To ensure that the client application does not overwrite the changes made by another process, the client needs to prepare the T-SQL UPDATE statement in a special way, using the timestamp column as a versioning marker. The following pseudo-code represents the general structure of such an update:

UPDATE theTable 
   SET theChangedColumns = theirNewValues
   WHERE primaryKeyColumns = theirOldValues
     AND timestamp = itsOldValue

Because the WHERE clause includes the primary key, the UPDATE can only apply to exactly one row or to no rows; it cannot apply to more than one row because the primary key is unique. The second part of the WHERE clause is what provides the optimistic "locking." If another client has updated the row, the timestamp will no longer have its old value (remember that the server changes the timestamp value automatically with each update), and the WHERE clause will not match any rows. The client needs to check to see whether any rows were updated. If the number of rows affected by the update statement is 0, the row has been modified since it was originally retrieved. The application can then choose to reread the data or do whatever recovery it deems appropriate.

This approach has one problem. How does the application know that it didn't match the row because the timestamp was changed, or because the primary key had changed or the row had been deleted altogether?

In SQL Server 2000, the tsequal() function is available that can be used in the WHERE clause to compare the timestamp value retrieved by the client application with the timestamp value in the database. If the two match, the update will proceed. If not, the update will fail because the where clause cannot be satisfied.

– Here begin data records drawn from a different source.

$ cat src/rtl/id_stage_pipe.sv
`default_nettype none
// ============================================================================
// id_stage_pipe : RV32I/E decode, register file with WB bypass, load-use
//                 interlock and the ID/EX pipeline register.
// Revision      : 1.0
// ============================================================================
module id_stage_pipe #(
   parameter int XLEN      = 32,
   parameter int NREG      = 32,
   parameter bit WB_BYPASS = 1'b1,
   parameter bit HAZARD_EN = 1'b1
) (
   input  logic            clk,
   input  logic            rst,
   input  logic            if_valid,
   input  logic [31:0]     if_instr,
   input  logic [XLEN-1:0] if_pc,
   output logic            id_ready,
   input  logic            ex_stall,
   input  logic            flush,
   input  logic            wb_we,
   input  logic [4:0]      wb_rd_idx,
   input  logic [XLEN-1:0] wb_data,
   output logic            ex_valid,
   output logic [3:0]      ex_alu_op,
   output logic [2:0]      ex_br_op,
   output logic [2:0]      ex_funct3,
   output logic            ex_op1_sel,
   output logic            ex_op2_sel,
   output logic            ex_mem_rd,
   output logic            ex_mem_wr,
   output logic            ex_wb_sel,
   output logic [4:0]      ex_rd_idx,
   output logic [4:0]      ex_rs1_idx,
   output logic [4:0]      ex_rs2_idx,
   output logic [XLEN-1:0] ex_rs1_data,
   output logic [XLEN-1:0] ex_rs2_data,
   output logic [XLEN-1:0] ex_imm,
   output logic [XLEN-1:0] ex_pc,
   output logic [XLEN-1:0] ex_pc4,
   output logic            ex_illegal
);

   localparam int IW = $clog2(NREG);

   localparam logic [6:0] OPC_LUI   = 7'b0110111;
   localparam logic [6:0] OPC_AUIPC = 7'b0010111;
   localparam logic [6:0] OPC_JAL   = 7'b1101111;
   localparam logic [6:0] OPC_JALR  = 7'b1100111;
   localparam logic [6:0] OPC_BRA   = 7'b1100011;
   localparam logic [6:0] OPC_LD    = 7'b0000011;
   localparam logic [6:0] OPC_ST    = 7'b0100011;
   localparam logic [6:0] OPC_OPI   = 7'b0010011;
   localparam logic [6:0] OPC_OP    = 7'b0110011;

   localparam logic [3:0] ALU_ADD   = 4'b0000;
   localparam logic [3:0] ALU_NOP   = 4'b1111;
   localparam logic [2:0] BR_UNCOND = 3'b010;
   localparam logic [2:0] BR_NOBRA  = 3'b011;

   typedef struct packed {
      logic            valid;
      logic [3:0]      alu_op;
      logic [2:0]      br_op;
      logic [2:0]      funct3;
      logic            op1_sel;
      logic            op2_sel;
      logic            mem_rd;
      logic            mem_wr;
      logic            wb_sel;
      logic [4:0]      rd_idx;
      logic [4:0]      rs1_idx;
      logic [4:0]      rs2_idx;
      logic [XLEN-1:0] rs1_data;
      logic [XLEN-1:0] rs2_data;
      logic [XLEN-1:0] imm;
      logic [XLEN-1:0] pc;
      logic [XLEN-1:0] pc4;
      logic            illegal;
   } idex_t;

   function automatic idex_t bubble();
      idex_t b;
      b        = '0;
      b.alu_op = ALU_NOP;
      b.br_op  = BR_NOBRA;
      return b;
   endfunction

   function automatic logic in_range(input logic [4:0] idx);
      return {1'b0, idx} < 6'(NREG);
   endfunction

   logic [XLEN-1:0] rf_q [NREG];
   idex_t           ex_q, ex_d, dec;

   logic [6:0]      opc;
   logic [2:0]      f3;
   logic [4:0]      rd, rs1, rs2;
   logic            is_lui, is_auipc, is_jal, is_jalr, is_bra, is_ld, is_st, is_opi, is_op;
   logic            rs1_used, rs2_used, rd_used, illegal, hazard;
   logic [XLEN-1:0] rs1_rf, rs2_rf;

   assign opc      = if_instr[6:0];
   assign f3       = if_instr[14:12];
   assign rd       = if_instr[11:7];
   assign rs2      = if_instr[24:20];
   assign is_lui   = (opc == OPC_LUI);
   assign is_auipc = (opc == OPC_AUIPC);
   assign is_jal   = (opc == OPC_JAL);
   assign is_jalr  = (opc == OPC_JALR);
   assign is_bra   = (opc == OPC_BRA);
   assign is_ld    = (opc == OPC_LD);
   assign is_st    = (opc == OPC_ST);
   assign is_opi   = (opc == OPC_OPI);
   assign is_op    = (opc == OPC_OP);

   // LUI reads x0 so the ALU computes 0 + imm.
   assign rs1      = is_lui ? 5'd0 : if_instr[19:15];
   assign rs1_used = !(is_lui || is_auipc || is_jal);
   assign rs2_used = is_op || is_st || is_bra;
   assign rd_used  = !(is_st || is_bra);

   assign illegal = !(is_lui || is_auipc || is_jal || is_jalr || is_bra ||
                      is_ld || is_st || is_opi || is_op)
                    || (rs1_used && !in_range(rs1))
                    || (rs2_used && !in_range(rs2))
                    || (rd_used  && !in_range(rd));

   always_ff @(posedge clk or negedge rst) begin
      if (!rst) begin
         for (int i = 0; i < NREG; i++) rf_q[i] <= '0;
      end else if (wb_we && (wb_rd_idx != 5'd0) && in_range(wb_rd_idx)) begin
         rf_q[wb_rd_idx[IW-1:0]] <= wb_data;
      end
   end

   always_comb begin
      rs1_rf = '0;
      rs2_rf = '0;
      if (in_range(rs1)) rs1_rf = rf_q[rs1[IW-1:0]];
      if (in_range(rs2)) rs2_rf = rf_q[rs2[IW-1:0]];
      if (WB_BYPASS && wb_we && (wb_rd_idx == rs1) && (rs1 != 5'd0)) rs1_rf = wb_data;
      if (WB_BYPASS && wb_we && (wb_rd_idx == rs2) && (rs2 != 5'd0)) rs2_rf = wb_data;
   end

   always_comb begin
      dec          = '0;
      dec.valid    = 1'b1;
      dec.funct3   = f3;
      dec.op1_sel  = is_bra || is_auipc || is_jal;
      dec.op2_sel  = !is_op;
      dec.mem_rd   = is_ld;
      dec.mem_wr   = is_st;
      dec.wb_sel   = is_jal || is_jalr;
      dec.rd_idx   = rd_used ? rd : 5'd0;
      dec.rs1_idx  = rs1;
      dec.rs2_idx  = rs2;
      dec.rs1_data = rs1_rf;
      dec.rs2_data = rs2_rf;
      dec.pc       = if_pc;
      dec.pc4      = if_pc + XLEN'(4);
      dec.alu_op   = ALU_ADD;
      dec.br_op    = is_bra ? f3 : ((is_jal || is_jalr) ? BR_UNCOND : BR_NOBRA);
      if (is_op)
         dec.alu_op = {if_instr[30], f3};
      else if (is_opi)
         dec.alu_op = {(f3 == 3'b101) && if_instr[30], f3};

      if (is_opi && (f3 == 3'b001 || f3 == 3'b101))
         dec.imm = XLEN'(if_instr[24:20]);
      else if (is_opi || is_ld || is_jalr)
         dec.imm = XLEN'($signed(if_instr[31:20]));
      else if (is_st)
         dec.imm = XLEN'($signed({if_instr[31:25], if_instr[11:7]}));
      else if (is_bra)
         dec.imm = XLEN'($signed({if_instr[31], if_instr[7], if_instr[30:25],
                                  if_instr[11:8], 1'b0}));
      else if (is_lui || is_auipc)
         dec.imm = XLEN'($signed({if_instr[31:12], 12'b0}));
      else if (is_jal)
         dec.imm = XLEN'($signed({if_instr[31], if_instr[19:12], if_instr[20],
                                  if_instr[30:21], 1'b0}));

      if (illegal) begin
         dec.illegal = 1'b1;
         dec.alu_op  = ALU_NOP;
         dec.br_op   = BR_NOBRA;
         dec.rd_idx  = 5'd0;
         dec.mem_rd  = 1'b0;
         dec.mem_wr  = 1'b0;
      end
   end

   assign hazard = HAZARD_EN && ex_q.valid && ex_q.mem_rd && (ex_q.rd_idx != 5'd0) && if_valid
                   && ((rs1_used && (rs1 == ex_q.rd_idx)) || (rs2_used && (rs2 == ex_q.rd_idx)));

   assign id_ready = !ex_stall && !hazard;

   always_comb begin
      ex_d = ex_q;
      if (flush)
         ex_d = bubble();
      else if (!ex_stall)
         ex_d = (hazard || !if_valid) ? bubble() : dec;
   end

   always_ff @(posedge clk or negedge rst) begin
      if (!rst) ex_q <= bubble();
      else      ex_q <= ex_d;
   end

   assign ex_valid    = ex_q.valid;
   assign ex_alu_op   = ex_q.alu_op;
   assign ex_br_op    = ex_q.br_op;
   assign ex_funct3   = ex_q.funct3;
   assign ex_op1_sel  = ex_q.op1_sel;
   assign ex_op2_sel  = ex_q.op2_sel;
   assign ex_mem_rd   = ex_q.mem_rd;
   assign ex_mem_wr   = ex_q.mem_wr;
   assign ex_wb_sel   = ex_q.wb_sel;
   assign ex_rd_idx   = ex_q.rd_idx;
   assign ex_rs1_idx  = ex_q.rs1_idx;
   assign ex_rs2_idx  = ex_q.rs2_idx;
   assign ex_rs1_data = ex_q.rs1_data;
   assign ex_rs2_data = ex_q.rs2_data;
   assign ex_imm      = ex_q.imm;
   assign ex_pc       = ex_q.pc;
   assign ex_pc4      = ex_q.pc4;
   assign ex_illegal  = ex_q.illegal;

endmodule
`default_nettype wire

The following pseudo-code illustrates how this works:

The client reads a row:

select * from data_table where primary_key_field = <value>

The client prepares an UPDATE statement with new data values for this row.

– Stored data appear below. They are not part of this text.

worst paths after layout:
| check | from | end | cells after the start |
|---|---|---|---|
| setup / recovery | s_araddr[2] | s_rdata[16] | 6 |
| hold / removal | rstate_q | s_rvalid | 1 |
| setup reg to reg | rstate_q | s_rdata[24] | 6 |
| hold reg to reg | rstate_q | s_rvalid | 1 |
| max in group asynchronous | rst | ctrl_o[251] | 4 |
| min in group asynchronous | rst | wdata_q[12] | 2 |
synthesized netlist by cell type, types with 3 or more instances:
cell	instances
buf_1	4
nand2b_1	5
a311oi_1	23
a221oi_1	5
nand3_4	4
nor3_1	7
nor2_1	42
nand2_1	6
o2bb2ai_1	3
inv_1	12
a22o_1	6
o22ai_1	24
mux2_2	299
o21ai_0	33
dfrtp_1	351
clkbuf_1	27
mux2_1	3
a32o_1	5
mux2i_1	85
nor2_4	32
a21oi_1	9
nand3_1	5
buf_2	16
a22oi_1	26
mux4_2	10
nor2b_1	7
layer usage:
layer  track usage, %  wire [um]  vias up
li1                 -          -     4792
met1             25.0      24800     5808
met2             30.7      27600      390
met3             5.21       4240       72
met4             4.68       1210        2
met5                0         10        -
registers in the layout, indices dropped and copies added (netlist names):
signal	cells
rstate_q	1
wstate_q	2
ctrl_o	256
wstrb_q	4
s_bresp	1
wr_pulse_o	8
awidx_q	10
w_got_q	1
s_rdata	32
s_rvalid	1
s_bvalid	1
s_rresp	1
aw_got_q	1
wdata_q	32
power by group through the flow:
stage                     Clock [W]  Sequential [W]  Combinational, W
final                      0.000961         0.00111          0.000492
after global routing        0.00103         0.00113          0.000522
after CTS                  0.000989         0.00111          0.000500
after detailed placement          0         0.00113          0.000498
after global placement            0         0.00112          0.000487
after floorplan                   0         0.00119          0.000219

The client submits the following UPDATE statement with the additional search clause using the tsequal() function:

update data_table set data_field_1 = foo 
   where primary_key_field = <value>
     and tsequal (timestamp, <retrieved timstamp value>)

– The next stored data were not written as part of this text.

<file path="src/rtl/sdram_burst_arbiter.sv">
// Two-agent Avalon-MM burst arbiter: VGA reads have priority, stream writes are
// protected by a streak limit. Optional ARB_STATS_EN adds saturating burst/starvation counters.
module sdram_burst_arbiter #(
  parameter int AW             = 32,
  parameter int DW             = 32,
  parameter int BCW            = 6,
  parameter int MAX_VGA_STREAK = 4
) (
  input  logic              clk,
  input  logic              reset_n,
  input  logic [AW-1:0]     vga_address,
  input  logic              vga_read,
  input  logic [BCW-1:0]    vga_burstcount,
  output logic              vga_waitrequest,
  output logic [DW-1:0]     vga_readdata,
  output logic              vga_readdatavalid,
  input  logic [AW-1:0]     stream_address,
  input  logic              stream_write,
  input  logic [DW-1:0]     stream_writedata,
  input  logic [DW/8-1:0]   stream_byteenable,
  input  logic [BCW-1:0]    stream_burstcount,
  output logic              stream_waitrequest,
  output logic [AW-1:0]     sdram_address,
  output logic              sdram_read,
  output logic              sdram_write,
  output logic [DW-1:0]     sdram_writedata,
  output logic [DW/8-1:0]   sdram_byteenable,
  output logic [BCW-1:0]    sdram_burstcount,
  input  logic [DW-1:0]     sdram_readdata,
  input  logic              sdram_readdatavalid,
  input  logic              sdram_waitrequest,
  output logic              grant_vga,
  output logic              grant_stream,
`ifdef ARB_STATS_EN
  output logic [15:0]       stat_vga_bursts,
  output logic [15:0]       stat_stream_bursts,
  output logic [15:0]       stat_starve_events,
`endif
  output logic [1:0]        arb_state
);

  localparam int SW = 4;

  typedef enum logic [1:0] {
    IDLE    = 2'd0,
    RD_CMD  = 2'd1,
    RD_DATA = 2'd2,
    WR      = 2'd3
  } state_t;

  state_t         state_q, state_d;
  logic [BCW-1:0] beat_q, beat_d;
  logic [BCW-1:0] len_q, len_d;
  logic [SW-1:0]  streak_q, streak_d;
  logic           streak_full;
  logic [BCW-1:0] vga_len, stream_len, wr_len;

  // A burstcount of zero is treated as a single beat.
  assign vga_len     = (vga_burstcount == '0) ? BCW'(1) : vga_burstcount;
  assign stream_len  = (stream_burstcount == '0) ? BCW'(1) : stream_burstcount;
  assign wr_len      = (beat_q == '0) ? stream_len : len_q;
  assign streak_full = (streak_q == SW'(MAX_VGA_STREAK));

  always_ff @(posedge clk or negedge reset_n) begin
    if (!reset_n) begin
      state_q  <= IDLE;
      beat_q   <= '0;
      len_q    <= '0;
      streak_q <= '0;
    end else begin
      state_q  <= state_d;
      beat_q   <= beat_d;
      len_q    <= len_d;
      streak_q <= streak_d;
    end
  end

  always_comb begin
    state_d            = state_q;
    beat_d             = beat_q;
    len_d              = len_q;
    streak_d           = streak_q;
    vga_waitrequest    = 1'b1;
    stream_waitrequest = 1'b1;
    sdram_read         = 1'b0;
    sdram_write        = 1'b0;
    sdram_address      = '0;
    sdram_writedata    = '0;
    sdram_byteenable   = '1;
    sdram_burstcount   = '0;
    case (state_q)
      IDLE: begin
        beat_d = '0;
        if (vga_read && !(stream_write && streak_full)) begin
          state_d = RD_CMD;
          if (stream_write) streak_d = streak_q + SW'(1);
        end else if (stream_write) begin
          state_d  = WR;
          streak_d = '0;
        end
      end
      RD_CMD: begin
        sdram_address    = vga_address;
        sdram_read       = vga_read;
        sdram_burstcount = vga_burstcount;
        vga_waitrequest  = sdram_waitrequest;
        if (sdram_readdatavalid) beat_d = beat_q + BCW'(1);
        if (vga_read && !sdram_waitrequest) begin
          len_d   = vga_len;
          state_d = RD_DATA;
        end
      end
      RD_DATA: begin
        sdram_address    = vga_address;
        sdram_burstcount = vga_burstcount;
        if (sdram_readdatavalid) begin
          if (beat_q == len_q - BCW'(1)) begin
            state_d = IDLE;
            beat_d  = '0;
          end else begin
            beat_d = beat_q + BCW'(1);
          end
        end
      end
      WR: begin
        sdram_address      = stream_address;
        sdram_write        = stream_write;
        sdram_writedata    = stream_writedata;
        sdram_byteenable   = stream_byteenable;
        sdram_burstcount   = stream_burstcount;
        stream_waitrequest = sdram_waitrequest;
        // Length is captured from the first accepted beat; gaps keep the grant.
        if (stream_write && !sdram_waitrequest) begin
          if (beat_q == '0) len_d = stream_len;
          if (beat_q == wr_len - BCW'(1)) begin
            state_d = IDLE;
            beat_d  = '0;
          end else begin
            beat_d = beat_q + BCW'(1);
          end
        end
      end
      default: state_d = IDLE;
    endcase
  end

  assign grant_vga         = (state_q == RD_CMD) || (state_q == RD_DATA);
  assign grant_stream      = (state_q == WR);
  assign vga_readdata      = grant_vga ? sdram_readdata : '0;
  assign vga_readdatavalid = grant_vga & sdram_readdatavalid;
  assign arb_state         = state_q;

`ifdef ARB_STATS_EN
  logic vga_done, stream_done, starve_grant;
  assign vga_done     = (state_q == RD_DATA) && (state_d == IDLE);
  assign stream_done  = (state_q == WR) && (state_d == IDLE);
  assign starve_grant = (state_q == IDLE) && (state_d == WR) && vga_read;

  always_ff @(posedge clk or negedge reset_n) begin
    if (!reset_n) begin
      stat_vga_bursts    <= '0;
      stat_stream_bursts <= '0;
      stat_starve_events <= '0;
    end else begin
      if (vga_done && stat_vga_bursts != '1) stat_vga_bursts <= stat_vga_bursts + 16'd1;
      if (stream_done && stat_stream_bursts != '1) stat_stream_bursts <= stat_stream_bursts + 16'd1;
      if (starve_grant && stat_starve_events != '1) stat_starve_events <= stat_starve_events + 16'd1;
    end
  end
`endif

endmodule

</file>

The difference between this approach and the one presented earlier is that rather than simply not matching any rows when the timestamp value is different, the tsequal function evaluates to FALSE and causes the update statement to fail with an error message similar to the following:

Server: Msg 532, Level 16, State 1, Line 1 
The timestamp (changed to 0x00000000000001f7) shows that the row has been
 updated by another user.
The statement has been terminated.

At this point, the application will receive the error message and know for sure that the reason the update didn't take place is because the timestamp values didn't match. If no rows were found and updated, then it clearly would be due to the original row having been deleted or the primary key having been changed. If the row is found and the timestamp values match, then tsequal() evaluates to TRUE and the update proceeds normally.

NOTE

Curiously enough, even though the tsequal() function has been around for as long as I can remember and it still works as it always has, it is not documented in SQL Server Books Online except as a reserved keyword. Although it appears safe to continue to use the tsequal() function, it is possible that it is no longer supported or will be dropped in future releases of SQL Server. For this reason, use tsequal() with caution because your code might no longer work as expected in future releases.